O texto recentemente aprovado pelo Plenário da Câmara dos Deputados altera o art. 105 da Constituição Federal, que versa sobre o cabimento de Recursos Especiais e determina que o recorrente deverá demonstrar a relevância das questões de direito federal infraconstitucional discutidas no caso para que o recurso possa ser admitido.

Caso seja promulgada, a matéria passará a vigorar com força constitucional e, portanto, deverá ser interpretada de acordo com as regras e princípios próprios, além de nortear a aplicação dos dispositivos do Código de Processo Civil em vigor.

Em sua justificação, os autores da proposta1 afirmam que o Superior Tribunal de Justiça enfrenta problema similar ao que ensejou a instituição da repercussão geral como requisito de admissibilidade aos Recursos Extraordinários junto ao Supremo Tribunal Federal, qual seja, o “congestionamento” de pleitos, um volume de processos tal, vários deles envolvendo temas repetidos ou de menor relevância para a Corte, que a prestação jurisdicional em tempo adequado se torna mais uma ilusão.

A redação aprovada pela Câmara dos Deputados reflete o atual § 3º do art. 102 da Constituição Federal, que já prevê a observação do mencionado requisito de admissibilidade para o conhecimento dos Recursos Extraordinários.

A PEC foi enviada à revisão do Senado Federal, em cuja Comissão de Constituição, Justiça e Cidadania desta Casa foi designado relator o Senador José Maranhão, que apresentou relatório pela aprovação da proposta.

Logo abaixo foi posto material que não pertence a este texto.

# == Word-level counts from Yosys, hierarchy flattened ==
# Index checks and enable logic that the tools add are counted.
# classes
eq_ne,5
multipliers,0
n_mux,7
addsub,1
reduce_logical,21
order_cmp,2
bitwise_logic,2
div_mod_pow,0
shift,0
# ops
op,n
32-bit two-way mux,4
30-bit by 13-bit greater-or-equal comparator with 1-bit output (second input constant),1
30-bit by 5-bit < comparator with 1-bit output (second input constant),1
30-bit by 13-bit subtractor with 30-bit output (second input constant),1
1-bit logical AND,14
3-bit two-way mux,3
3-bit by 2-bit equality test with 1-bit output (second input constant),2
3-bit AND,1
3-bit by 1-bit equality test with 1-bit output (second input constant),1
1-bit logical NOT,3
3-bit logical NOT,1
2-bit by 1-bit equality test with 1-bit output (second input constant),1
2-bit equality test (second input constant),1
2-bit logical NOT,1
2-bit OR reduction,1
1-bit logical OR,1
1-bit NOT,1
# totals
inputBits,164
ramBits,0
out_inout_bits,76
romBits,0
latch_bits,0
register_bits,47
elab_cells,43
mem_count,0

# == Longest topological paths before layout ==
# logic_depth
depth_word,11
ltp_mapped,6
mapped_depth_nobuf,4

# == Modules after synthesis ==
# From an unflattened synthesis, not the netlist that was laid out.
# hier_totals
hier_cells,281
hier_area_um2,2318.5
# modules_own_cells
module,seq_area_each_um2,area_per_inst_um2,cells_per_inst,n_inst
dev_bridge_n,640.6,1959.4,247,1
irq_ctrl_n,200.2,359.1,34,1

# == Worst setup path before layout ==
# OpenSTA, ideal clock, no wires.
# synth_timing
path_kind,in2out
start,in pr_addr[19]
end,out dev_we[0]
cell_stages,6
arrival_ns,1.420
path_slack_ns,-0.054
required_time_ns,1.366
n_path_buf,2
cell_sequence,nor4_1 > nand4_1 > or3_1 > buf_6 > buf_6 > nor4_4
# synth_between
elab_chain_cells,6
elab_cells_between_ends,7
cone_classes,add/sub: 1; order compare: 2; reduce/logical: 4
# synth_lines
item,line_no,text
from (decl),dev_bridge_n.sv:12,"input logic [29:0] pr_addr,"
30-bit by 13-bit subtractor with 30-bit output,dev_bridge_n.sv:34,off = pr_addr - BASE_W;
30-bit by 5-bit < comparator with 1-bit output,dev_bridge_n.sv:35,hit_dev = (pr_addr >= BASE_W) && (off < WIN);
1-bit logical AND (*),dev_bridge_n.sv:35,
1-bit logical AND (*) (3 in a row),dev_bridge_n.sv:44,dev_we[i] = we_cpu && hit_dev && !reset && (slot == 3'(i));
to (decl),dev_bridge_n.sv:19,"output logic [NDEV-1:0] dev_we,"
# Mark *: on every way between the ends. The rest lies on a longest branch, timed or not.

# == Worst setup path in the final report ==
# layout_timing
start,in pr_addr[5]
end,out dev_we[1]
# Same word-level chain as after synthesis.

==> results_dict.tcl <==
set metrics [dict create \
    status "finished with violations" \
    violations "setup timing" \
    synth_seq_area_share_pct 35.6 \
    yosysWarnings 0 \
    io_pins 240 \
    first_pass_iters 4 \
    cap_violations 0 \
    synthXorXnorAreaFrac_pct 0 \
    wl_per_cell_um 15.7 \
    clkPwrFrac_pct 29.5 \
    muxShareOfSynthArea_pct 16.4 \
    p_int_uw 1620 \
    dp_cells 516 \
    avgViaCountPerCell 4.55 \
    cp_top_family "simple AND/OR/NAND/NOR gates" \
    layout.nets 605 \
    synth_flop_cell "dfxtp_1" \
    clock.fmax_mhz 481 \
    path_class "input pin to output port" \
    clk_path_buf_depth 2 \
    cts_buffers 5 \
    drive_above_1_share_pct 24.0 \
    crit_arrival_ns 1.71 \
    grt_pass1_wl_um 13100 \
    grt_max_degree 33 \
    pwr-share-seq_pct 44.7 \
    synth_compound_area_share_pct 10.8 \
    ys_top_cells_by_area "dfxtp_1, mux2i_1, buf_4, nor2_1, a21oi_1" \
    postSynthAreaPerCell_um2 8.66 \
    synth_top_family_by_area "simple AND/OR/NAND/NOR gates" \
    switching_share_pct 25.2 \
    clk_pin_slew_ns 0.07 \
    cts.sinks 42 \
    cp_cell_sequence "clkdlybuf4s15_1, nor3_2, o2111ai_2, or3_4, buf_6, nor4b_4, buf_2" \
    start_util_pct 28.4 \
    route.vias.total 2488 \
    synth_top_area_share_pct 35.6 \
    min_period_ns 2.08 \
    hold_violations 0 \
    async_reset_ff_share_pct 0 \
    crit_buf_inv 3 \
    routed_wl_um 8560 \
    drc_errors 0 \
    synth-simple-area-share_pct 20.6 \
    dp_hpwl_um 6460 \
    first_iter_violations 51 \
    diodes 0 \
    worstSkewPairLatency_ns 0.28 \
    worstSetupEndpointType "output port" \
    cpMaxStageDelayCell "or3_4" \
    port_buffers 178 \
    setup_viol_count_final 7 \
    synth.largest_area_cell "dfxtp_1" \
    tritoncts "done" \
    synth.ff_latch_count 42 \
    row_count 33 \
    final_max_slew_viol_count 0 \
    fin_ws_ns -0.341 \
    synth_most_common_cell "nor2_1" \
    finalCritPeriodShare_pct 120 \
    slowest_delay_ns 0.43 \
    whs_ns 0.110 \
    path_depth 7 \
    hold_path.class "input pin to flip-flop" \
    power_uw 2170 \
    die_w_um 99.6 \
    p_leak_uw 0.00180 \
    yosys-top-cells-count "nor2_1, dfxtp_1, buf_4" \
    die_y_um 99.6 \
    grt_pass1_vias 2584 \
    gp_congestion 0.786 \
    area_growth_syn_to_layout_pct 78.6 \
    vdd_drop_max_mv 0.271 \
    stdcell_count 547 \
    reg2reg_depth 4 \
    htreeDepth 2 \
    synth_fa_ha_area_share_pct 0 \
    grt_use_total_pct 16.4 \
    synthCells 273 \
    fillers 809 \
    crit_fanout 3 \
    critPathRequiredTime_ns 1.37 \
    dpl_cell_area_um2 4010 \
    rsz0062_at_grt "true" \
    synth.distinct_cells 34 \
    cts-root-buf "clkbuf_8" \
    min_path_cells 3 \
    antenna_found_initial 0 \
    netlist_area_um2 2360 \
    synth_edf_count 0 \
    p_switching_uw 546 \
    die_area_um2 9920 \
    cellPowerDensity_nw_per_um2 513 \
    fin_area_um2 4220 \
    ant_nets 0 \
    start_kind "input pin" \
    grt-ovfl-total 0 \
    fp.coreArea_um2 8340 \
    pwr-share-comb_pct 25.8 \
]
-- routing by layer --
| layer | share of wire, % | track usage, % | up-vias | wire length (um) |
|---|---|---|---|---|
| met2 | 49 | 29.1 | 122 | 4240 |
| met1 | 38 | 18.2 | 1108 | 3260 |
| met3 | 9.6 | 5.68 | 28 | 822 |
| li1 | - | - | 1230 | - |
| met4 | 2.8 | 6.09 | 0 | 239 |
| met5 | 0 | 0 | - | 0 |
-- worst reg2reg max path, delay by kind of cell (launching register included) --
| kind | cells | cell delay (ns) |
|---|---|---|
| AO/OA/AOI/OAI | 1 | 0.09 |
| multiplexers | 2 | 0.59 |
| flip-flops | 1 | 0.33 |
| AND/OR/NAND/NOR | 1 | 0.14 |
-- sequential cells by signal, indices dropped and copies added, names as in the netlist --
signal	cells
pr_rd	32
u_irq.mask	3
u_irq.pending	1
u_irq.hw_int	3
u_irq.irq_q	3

Em seguida, foi recebida uma emenda de autoria do Senador Flexa Ribeiro, que propôs a inclusão do § 2º ao art. 105, com a seguinte redação: “Presume-se a relevância referida no parágrafo primeiro quando o valor da causa for igual ou superior a 200 (duzentas) vezes o valor do salário-mínimo vigente à data da propositura da ação, quando puder resultar, do julgamento da causa, a inelegibilidade do réu, quando se tratar de ação penal e quando a decisão recorrida der à lei federal interpretação divergente da que lhe haja atribuído outro tribunal”. Com isso, o relator deverá apresentar novo voto, abordando a referida emenda.

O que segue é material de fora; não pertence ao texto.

$ cat src/rtl/wb_host_master.sv
// Wishbone classic single-transfer initiator: one command in, one bus cycle,
// one response out, with an optional ACK timeout and saturating error count.
module wb_host_master #(
  parameter int unsigned TIMEOUT = 255
) (
  input  logic                wb_clk_i,
  input  logic                wb_rst_i,
  wb_host_master_if.master    bus,
  output logic [7:0]          err_count
);

  localparam int unsigned AW    = 32;
  localparam int unsigned DW    = 32;
  localparam int unsigned SW    = 4;
  localparam int unsigned CNT_W = 16;
  localparam int unsigned EW    = 8;

  localparam bit             TMO_EN   = (TIMEOUT != 0);
  localparam logic [CNT_W-1:0] TMO_LAST = CNT_W'(TIMEOUT - 1);

  typedef enum logic [1:0] {IDLE, BUS, RESP} state_e;

  state_e           state_q, state_d;
  logic [CNT_W-1:0] cnt_q, cnt_d;
  logic             cmd_ready_q, cmd_ready_d;
  logic             cyc_q, cyc_d;
  logic             we_q, we_d;
  logic [SW-1:0]    sel_q, sel_d;
  logic [AW-1:0]    adr_q, adr_d;
  logic [DW-1:0]    dat_q, dat_d;
  logic             rsp_valid_q, rsp_valid_d;
  logic [DW-1:0]    rsp_dat_q, rsp_dat_d;
  logic             rsp_err_q, rsp_err_d;
  logic [EW-1:0]    err_q, err_d;

  // Next-state and next-output logic.
  always_comb begin
    state_d     = state_q;
    cnt_d       = cnt_q;
    cyc_d       = cyc_q;
    we_d        = we_q;
    sel_d       = sel_q;
    adr_d       = adr_q;
    dat_d       = dat_q;
    rsp_valid_d = rsp_valid_q;
    rsp_dat_d   = rsp_dat_q;
    rsp_err_d   = rsp_err_q;
    err_d       = err_q;
    cmd_ready_d = 1'b0;

    case (state_q)
      IDLE: begin
        if (bus.cmd_valid && cmd_ready_q) begin
          we_d    = bus.cmd_we;
          sel_d   = bus.cmd_sel;
          adr_d   = bus.cmd_adr;
          dat_d   = bus.cmd_dat;
          cnt_d   = '0;
          cyc_d   = 1'b1;
          state_d = BUS;
        end
      end
      BUS: begin
        // ACK takes priority over a timeout firing in the same cycle.
        if (bus.wbm_ack_i) begin
          cyc_d       = 1'b0;
          rsp_valid_d = 1'b1;
          rsp_dat_d   = we_q ? '0 : bus.wbm_dat_i;
          rsp_err_d   = 1'b0;
          state_d     = RESP;
        end else if (TMO_EN && (cnt_q == TMO_LAST)) begin
          cyc_d       = 1'b0;
          rsp_valid_d = 1'b1;
          rsp_dat_d   = '0;
          rsp_err_d   = 1'b1;
          if (err_q != '1) begin
            err_d = err_q + EW'(1);
          end
          state_d     = RESP;
        end else if (TMO_EN) begin
          cnt_d = cnt_q + CNT_W'(1);
        end
      end
      RESP: begin
        if (bus.rsp_ready) begin
          rsp_valid_d = 1'b0;
          state_d     = IDLE;
        end
      end
      default: state_d = IDLE;
    endcase

    cmd_ready_d = (state_d == IDLE);
  end

  // State and output registers; reset drops any transfer in flight.
  always_ff @(posedge wb_clk_i) begin
    if (wb_rst_i) begin
      state_q     <= IDLE;
      cnt_q       <= '0;
      cmd_ready_q <= 1'b0;
      cyc_q       <= 1'b0;
      we_q        <= 1'b0;
      sel_q       <= '0;
      adr_q       <= '0;
      dat_q       <= '0;
      rsp_valid_q <= 1'b0;
      rsp_dat_q   <= '0;
      rsp_err_q   <= 1'b0;
      err_q       <= '0;
    end else begin
      state_q     <= state_d;
      cnt_q       <= cnt_d;
      cmd_ready_q <= cmd_ready_d;
      cyc_q       <= cyc_d;
      we_q        <= we_d;
      sel_q       <= sel_d;
      adr_q       <= adr_d;
      dat_q       <= dat_d;
      rsp_valid_q <= rsp_valid_d;
      rsp_dat_q   <= rsp_dat_d;
      rsp_err_q   <= rsp_err_d;
      err_q       <= err_d;
    end
  end

  assign bus.cmd_ready = cmd_ready_q;
  assign bus.wbm_cyc_o = cyc_q;
  assign bus.wbm_stb_o = cyc_q;
  assign bus.wbm_we_o  = we_q;
  assign bus.wbm_sel_o = sel_q;
  assign bus.wbm_adr_o = adr_q;
  assign bus.wbm_dat_o = dat_q;
  assign bus.rsp_valid = rsp_valid_q;
  assign bus.rsp_dat   = rsp_dat_q;
  assign bus.rsp_err   = rsp_err_q;
  assign err_count     = err_q;

endmodule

Agora, a PEC será discutida e votada pelo Plenário em primeiro turno. Se o colegiado votar favoravelmente, será submetida ao segundo turno, considerando-se definitivamente aprovada se obtiver, em ambos, votos de três quintos dos membros da Casa Revisora. Neste caso, a emenda será promulgada pelas Mesas da Câmara dos Deputados e do Senado Federal, inexistindo fase de sanção ou veto pelo Presidente da República.